Journal Article
Title | Molecular dynamics modeling of tubulin C-terminal tail interactions with the microtubule surface. |
Publication Type | Journal Article |
Authors | Freedman, H, Luchko, T, Luduena, RF, Tuszynski, JA |
Year of Publication | 2011 |
Journal | Proteins |
Volume | 79 |
Issue | 10 |
Date Published | 2011 Oct |
Pagination | 2968-82 |
ISSN | 1097-0134 |
Keywords | Computer Simulation, Humans, Microtubules, Molecular Dynamics Simulation, Protein Binding, Protein Structure, Secondary, Protein Structure, Tertiary, Tubulin |
Abstract | Tubulin, an α/β heterodimer, has had most of its 3D structure analyzed; however, the carboxy (C)-termini remain elusive.

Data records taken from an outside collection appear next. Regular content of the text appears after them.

File: src/rtl/imem_loader_pkg.sv
// Shared types and constants for the instruction-memory loader.
package imem_loader_pkg;

    localparam int BYTES_PER_WORD = 4;
    localparam int WORD_W         = 32;

    // Loader FSM states; CHECK is only reachable in checksum builds.
    typedef enum logic [2:0] {
        IDLE  = 3'd0,
        RECV  = 3'd1,
        WRITE = 3'd2,
        CHECK = 3'd3,
        DONE  = 3'd4
    } state_t;

endpackage : imem_loader_pkg

File: src/rtl/imem_word_packer.sv
// Little-endian byte-to-word packer. Byte 0 of a word lands in [7:0], byte 3 in
// [31:24]. The word register is cleared whenever a word is consumed or a load
// restarts. A word closed early by the last program byte therefore carries zeros
// in its unfilled upper bytes.
module imem_word_packer
    import imem_loader_pkg::*;
(
    input  logic              clk,
    input  logic              rst,
    input  logic [7:0]        byte_in,
    input  logic              push,
    input  logic              flush,
    output logic [WORD_W-1:0] word,
    output logic [1:0]        byte_idx
);

    // Place each pushed byte at the current index; flush empties the word.
    always_ff @(posedge clk) begin
        if (rst || flush) begin
            word     <= '0;
            byte_idx <= 2'd0;
        end else if (push) begin
            word[{byte_idx, 3'b000} +: 8] <= byte_in;
            byte_idx                      <= byte_idx + 2'd1;
        end
    end

endmodule : imem_word_packer

File: src/rtl/imem_loader.sv
// Instruction-memory loader. It packs a byte stream into 32-bit words and writes
// them at sequential word addresses starting at 0. The CPU is held in reset while
// a load is in progress.
// Optional feature: define IMEM_LOADER_CHECKSUM_EN to enable a trailing XOR
// checksum byte. That byte is compared against all program bytes accepted in the
// load.
//
// Handshake: a byte transfers on any rising edge where byte_valid && byte_ready.
// byte_ready is a pure decode of the state (RECV or CHECK). It never depends on
// byte_valid. A producer may hold byte_valid/byte_in stable until it sees
// byte_ready.
module imem_loader
    import imem_loader_pkg::*;
#(
    parameter int DEPTH  = 64,
    parameter int ADDR_W = 6
) (
    input  logic              clk,
    input  logic              rst,
    input  logic              load_start,
    input  logic [7:0]        byte_in,
    input  logic              byte_valid,
    input  logic              byte_last,
    output logic              byte_ready,
    output logic              wr_en,
    output logic [ADDR_W-1:0] wr_addr,
    output logic [WORD_W-1:0] wr_data,
    output logic              cpu_hold,
    output logic              load_done,
    output logic              load_err,
    output logic [ADDR_W:0]   word_count,
    output logic [2:0]        state_dbg
);

    localparam logic [ADDR_W:0]   DEPTH_C   = (ADDR_W + 1)'(DEPTH);
    localparam logic [ADDR_W:0]   COUNT_ONE = (ADDR_W + 1)'(1);
    localparam logic [ADDR_W-1:0] ADDR_ONE  = ADDR_W'(1);

    state_t              state_q;
    state_t              state_d;
    logic [ADDR_W-1:0]   addr_q;
    logic [ADDR_W:0]     count_q;
    logic                last_q;
    logic                hold_q;
    logic                done_q;
    logic                err_q;
    logic                push;
    logic                flush;
    logic                fire;
    logic                full;
    logic [WORD_W-1:0]   packed_word;
    logic [1:0]          byte_idx;
`ifdef IMEM_LOADER_CHECKSUM_EN
    logic [7:0]          xor_q;
`endif

    assign fire = byte_valid && byte_ready;
    assign full = (count_q == DEPTH_C);

    imem_word_packer u_packer (
        .clk      (clk),
        .rst      (rst),
        .byte_in  (byte_in),
        .push     (push),
        .flush    (flush),
        .word     (packed_word),
        .byte_idx (byte_idx)
    );

    // Next-state and per-state strobes; every output defaulted before the case.
    always_comb begin
        state_d    = state_q;
        byte_ready = 1'b0;
        wr_en      = 1'b0;
        push       = 1'b0;
        flush      = 1'b0;
        case (state_q)
            IDLE: begin
                if (load_start) begin
                    state_d = RECV;
                    flush   = 1'b1;
                end
            end
            RECV: begin
                byte_ready = 1'b1;
                if (byte_valid) begin
                    push = 1'b1;
                    if (byte_last || (byte_idx == 2'd3)) begin
                        state_d = WRITE;
                    end
                end
            end
            WRITE: begin
                // A word arriving with memory already full is dropped, not written.
                wr_en = !full;
                flush = 1'b1;
                if (last_q) begin
`ifdef IMEM_LOADER_CHECKSUM_EN
                    state_d = CHECK;
`else
                    state_d = DONE;
`endif
                end else begin
                    state_d = RECV;
                end
            end
`ifdef IMEM_LOADER_CHECKSUM_EN
            CHECK: begin
                byte_ready = 1'b1;
                if (byte_valid) begin
                    state_d = DONE;
                end
            end
`endif
            DONE: begin
                state_d = IDLE;
            end
            default: begin
                state_d = IDLE;
            end
        endcase
    end

    // State register.
    always_ff @(posedge clk) begin
        if (rst) begin
            state_q <= IDLE;
        end else begin
            state_q <= state_d;
        end
    end

    // Load bookkeeping: address/count, last-byte flag, hold/done/error flags, checksum.
    always_ff @(posedge clk) begin
        if (rst) begin
            addr_q  <= '0;
            count_q <= '0;
            last_q  <= 1'b0;
            hold_q  <= 1'b0;
            done_q  <= 1'b0;
            err_q   <= 1'b0;
`ifdef IMEM_LOADER_CHECKSUM_EN
            xor_q   <= 8'h00;
`endif
        end else begin
            if (state_q == IDLE && load_start) begin
                addr_q  <= '0;
                count_q <= '0;
                last_q  <= 1'b0;
                hold_q  <= 1'b1;
                done_q  <= 1'b0;
                err_q   <= 1'b0;
`ifdef IMEM_LOADER_CHECKSUM_EN
                xor_q   <= 8'h00;
`endif
            end
            if (state_q == RECV && fire) begin
                last_q <= byte_last;
`ifdef IMEM_LOADER_CHECKSUM_EN
                xor_q  <= xor_q ^ byte_in;
`endif
            end
            if (state_q == WRITE) begin
                if (full) begin
                    err_q <= 1'b1;
                end else begin
                    addr_q  <= addr_q + ADDR_ONE;
                    count_q <= count_q + COUNT_ONE;
                end
            end
`ifdef IMEM_LOADER_CHECKSUM_EN
            if (state_q == CHECK && fire && (byte_in != xor_q)) begin
                err_q <= 1'b1;
            end
`endif
            // Release the CPU and flag completion as the FSM enters DONE.
            if (state_d == DONE && state_q != DONE) begin
                done_q <= 1'b1;
                hold_q <= 1'b0;
            end
        end
    end

    assign wr_addr    = addr_q;
    assign wr_data    = packed_word;
    assign cpu_hold   = hold_q;
    assign load_done  = done_q;
    assign load_err   = err_q;
    assign word_count = count_q;
    assign state_dbg  = state_q;

endmodule : imem_loader

File: config.mk
export PLATFORM = sky130hd
export DESIGN_NAME = imem_loader
export DESIGN_NICKNAME = d
export VERILOG_FILES = /design/src/rtl/imem_loader_pkg.sv /design/src/rtl/imem_word_packer.sv /design/src/rtl/imem_loader.sv
export SDC_FILE = /design/constraint.sdc
export NUM_CORES = 1
export LEC_CHECK = 0
export BUFFER_PORTS_ARGS = -buffer_cell sky130_fd_sc_hd__buf_2
export CORE_MARGIN = 2
export CORE_UTILIZATION = 55
export DETAILED_ROUTE_END_ITERATION = 6
export HOLD_SLACK_MARGIN = 0.03
export PLACE_DENSITY = 0.8
export SYNTH_ARGS = -nofsm -noshare
export SYNTH_HDL_FRONTEND = slang
export SYNTH_HIERARCHICAL = 1
export SYNTH_SLANG_ARGS = --single-unit
File: constraint.sdc
create_clock -name clk -period 3.3 [get_ports clk]
set_input_delay 0.66 -clock clk [delete_from_list [all_inputs] [get_ports clk]]
set_output_delay 0.66 -clock clk [all_outputs]
set_load 0.01 [all_outputs]
# Word-level counts from Yosys, hierarchy flattened
# Index checks and enable logic that the tools add are counted.
[totals] register_bits=54 latch_bits=0 ram_bits=0 mem_bits_ro=0 n_memories=0
[op_classes] addsub=4 n_mul=0 n_div=0 magnitude_cmp=0 n_eq_ne=6 n_shift=2 mux=24 bitwise_logic=0 reduce_logical=11
[op_table] op="32-bit bitwise mux" count=1
[op_table] op="8-bit by 7-bit variable shift with 32-bit output (first input constant)" count=1
[op_table] op="8-bit by 7-bit variable part select with 32-bit output" count=1
[op_table] op="7-bit two-way mux" count=3
[op_table] op="6-bit two-way mux" count=3
[op_table] op="3-bit two-way mux" count=4
[op_table] op="1-bit two-way mux" count=11
[op_table] op="3-bit one-hot mux with 3 select lines" count=1
[op_table] op="7-bit by 1-bit adder with 7-bit output (second input constant)" count=1
[op_table] op="7-bit == test (second input constant)" count=1
[op_table] op="5-bit negation with 7-bit output" count=1
[op_table] op="6-bit by 1-bit adder with 6-bit output (second input constant)" count=1
[op_table] op="1-bit logical AND" count=4
[op_table] op="2-bit nonzero test" count=2
[op_table] op="3-bit by 1-bit == test with 1-bit output (second input constant)" count=1
[op_table] op="3-bit by 2-bit == test with 1-bit output (second input constant)" count=1
[op_table] op="3-bit == test (second input constant)" count=1
[op_table] op="3-bit zero test" count=1
[op_table] op="3-bit != test (second input constant)" count=1
[op_table] op="2-bit by 1-bit adder with 2-bit output (second input constant)" count=1
[op_table] op="2-bit == test (second input constant)" count=1
[op_table] op="1-bit logical OR" count=2
[op_table] op="1-bit one-hot mux with 2 select lines" count=1
[op_table] op="2-bit OR reduction" count=1
[op_table] op="1-bit zero test" count=1

# Logic depth before layout (Yosys ltp)
# Gate-level depths: netlist (run 1).
[depth] word_depth=8 mapped_depth=8

# Hierarchy
# Netlist (run 1), hierarchy kept.
[modules_own_cells] module="imem_word_packer" instances=1 cells_per_inst=147 area_each_um2=1367.6 seq_area_each_um2=680.7
[modules_own_cells] module="imem_loader" instances=1 cells_per_inst=107 area_each_um2=944.7 seq_area_each_um2=400.4

# Least setup slack after synthesis (run 1)
# Ideal clock, no wire load.
[synth_timing] path_kind="input to register" start="input port load_start" end="register u_packer.byte_idx[0]" arrival_ns=1.913 setup_slack_ns=1.259 path_stages=7 path_buffers=3 path_cell_list="or4b_1 buf_4 nand2_1 or2_2 clkbuf_1 clkbuf_1 nor2_1"
[synth_via] elab_chain_len=3
[synth_rtl] item="from (decl)" line="imem_loader.sv:20" source="input logic load_start,"
[synth_rtl] item="1-bit two-way mux" line="imem_loader.sv:79" source="if (load_start) begin"
[synth_rtl] item="1-bit one-hot mux with 2 select lines" line="imem_loader.sv:77" source="case (state_q)"
[synth_rtl] item="net flush" line="imem_loader.sv:48" source="logic flush;"
[synth_rtl] item="1-bit logical OR" line="imem_word_packer.sv:19" source="if (rst || flush) begin"
[synth_rtl] item="to (signal assigned)" line="imem_word_packer.sv:24" source="byte_idx <= byte_idx + 2'd1;"
[synth_rtl] item="to (decl)" line="imem_word_packer.sv:14" source="output logic [1:0] byte_idx"
# The timed path passes the listed nets, and every way through them passes these cells.
# A chain may end at the register's enable or synchronous reset.

# Worst setup path in the final report (run 1)
[layout_timing] start="register count_q[0], in the netlist word_count[0]" end="output port wr_en"
[layout_via] elab_chain_len=3
[layout_rtl] item="from (decl)" line="imem_loader.sv:42" source="logic [ADDR_W:0] count_q;"
[layout_rtl] item="from (signal assigned)" line="imem_loader.sv:168" source="count_q <= count_q + COUNT_ONE;"
[layout_rtl] item="7-bit == test" line="imem_loader.sv:58" source="assign full = (count_q == DEPTH_C);"
[layout_rtl] item="1-bit zero test" line="imem_loader.sv:95" source="wr_en = !full;"
[layout_rtl] item="1-bit two-way mux" line="imem_loader.sv:77"
[layout_rtl] item="to (decl)" line="imem_loader.sv:25" source="output logic wr_en,"
# No other way between the ends.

Importantly, the C-termini play critical roles in regulating microtubule structure and function. They are sites of most of the post-translational modifications of tubulin and interaction sites with molecular motors and microtubule-associated proteins. Simulated annealing was used in our molecular dynamics modeling to predict the interactions of the C-terminal tails with the tubulin dimer. We examined differences in their flexibility, interactions with the body of tubulin, and the existence of structural motifs. We found that the α-tubulin tail interacts with the H11 helix of β-tubulin, and the β-tubulin tail interacts with the H11 helix of α-tubulin. Tail domains and H10/B9 loops interact with each other and compete for interactions with positively-charged residues of the H11 helix on the neighboring monomer. In a simulation in which α-tubulin's H10/B9 loop switches on sub-nanosecond intervals between interactions with the C-terminal tail of α-tubulin and the H11 helix of β-tubulin, the intermediate domain of α-tubulin showed more fluctuations compared to those in the other simulations, indicating that tail domains may cause shifts in the position of this domain. This suggests that C-termini may affect the conformation of the tubulin dimer which may explain their essential function in microtubule formation and effects on ligand binding to microtubules. Our modeling also provides evidence for a disordered-helical/helical double-state system of the T3/H3 region of the microtubule, which could be linked to depolymerization following GTP hydrolysis. |
DOI | 10.1002/prot.23155 |
Sapientia | |
Alternate Journal | Proteins |
PubMed ID | 21905119 |
Grant List | 2 P30 CA054174-17 / CA / NCI NIH HHS / United States |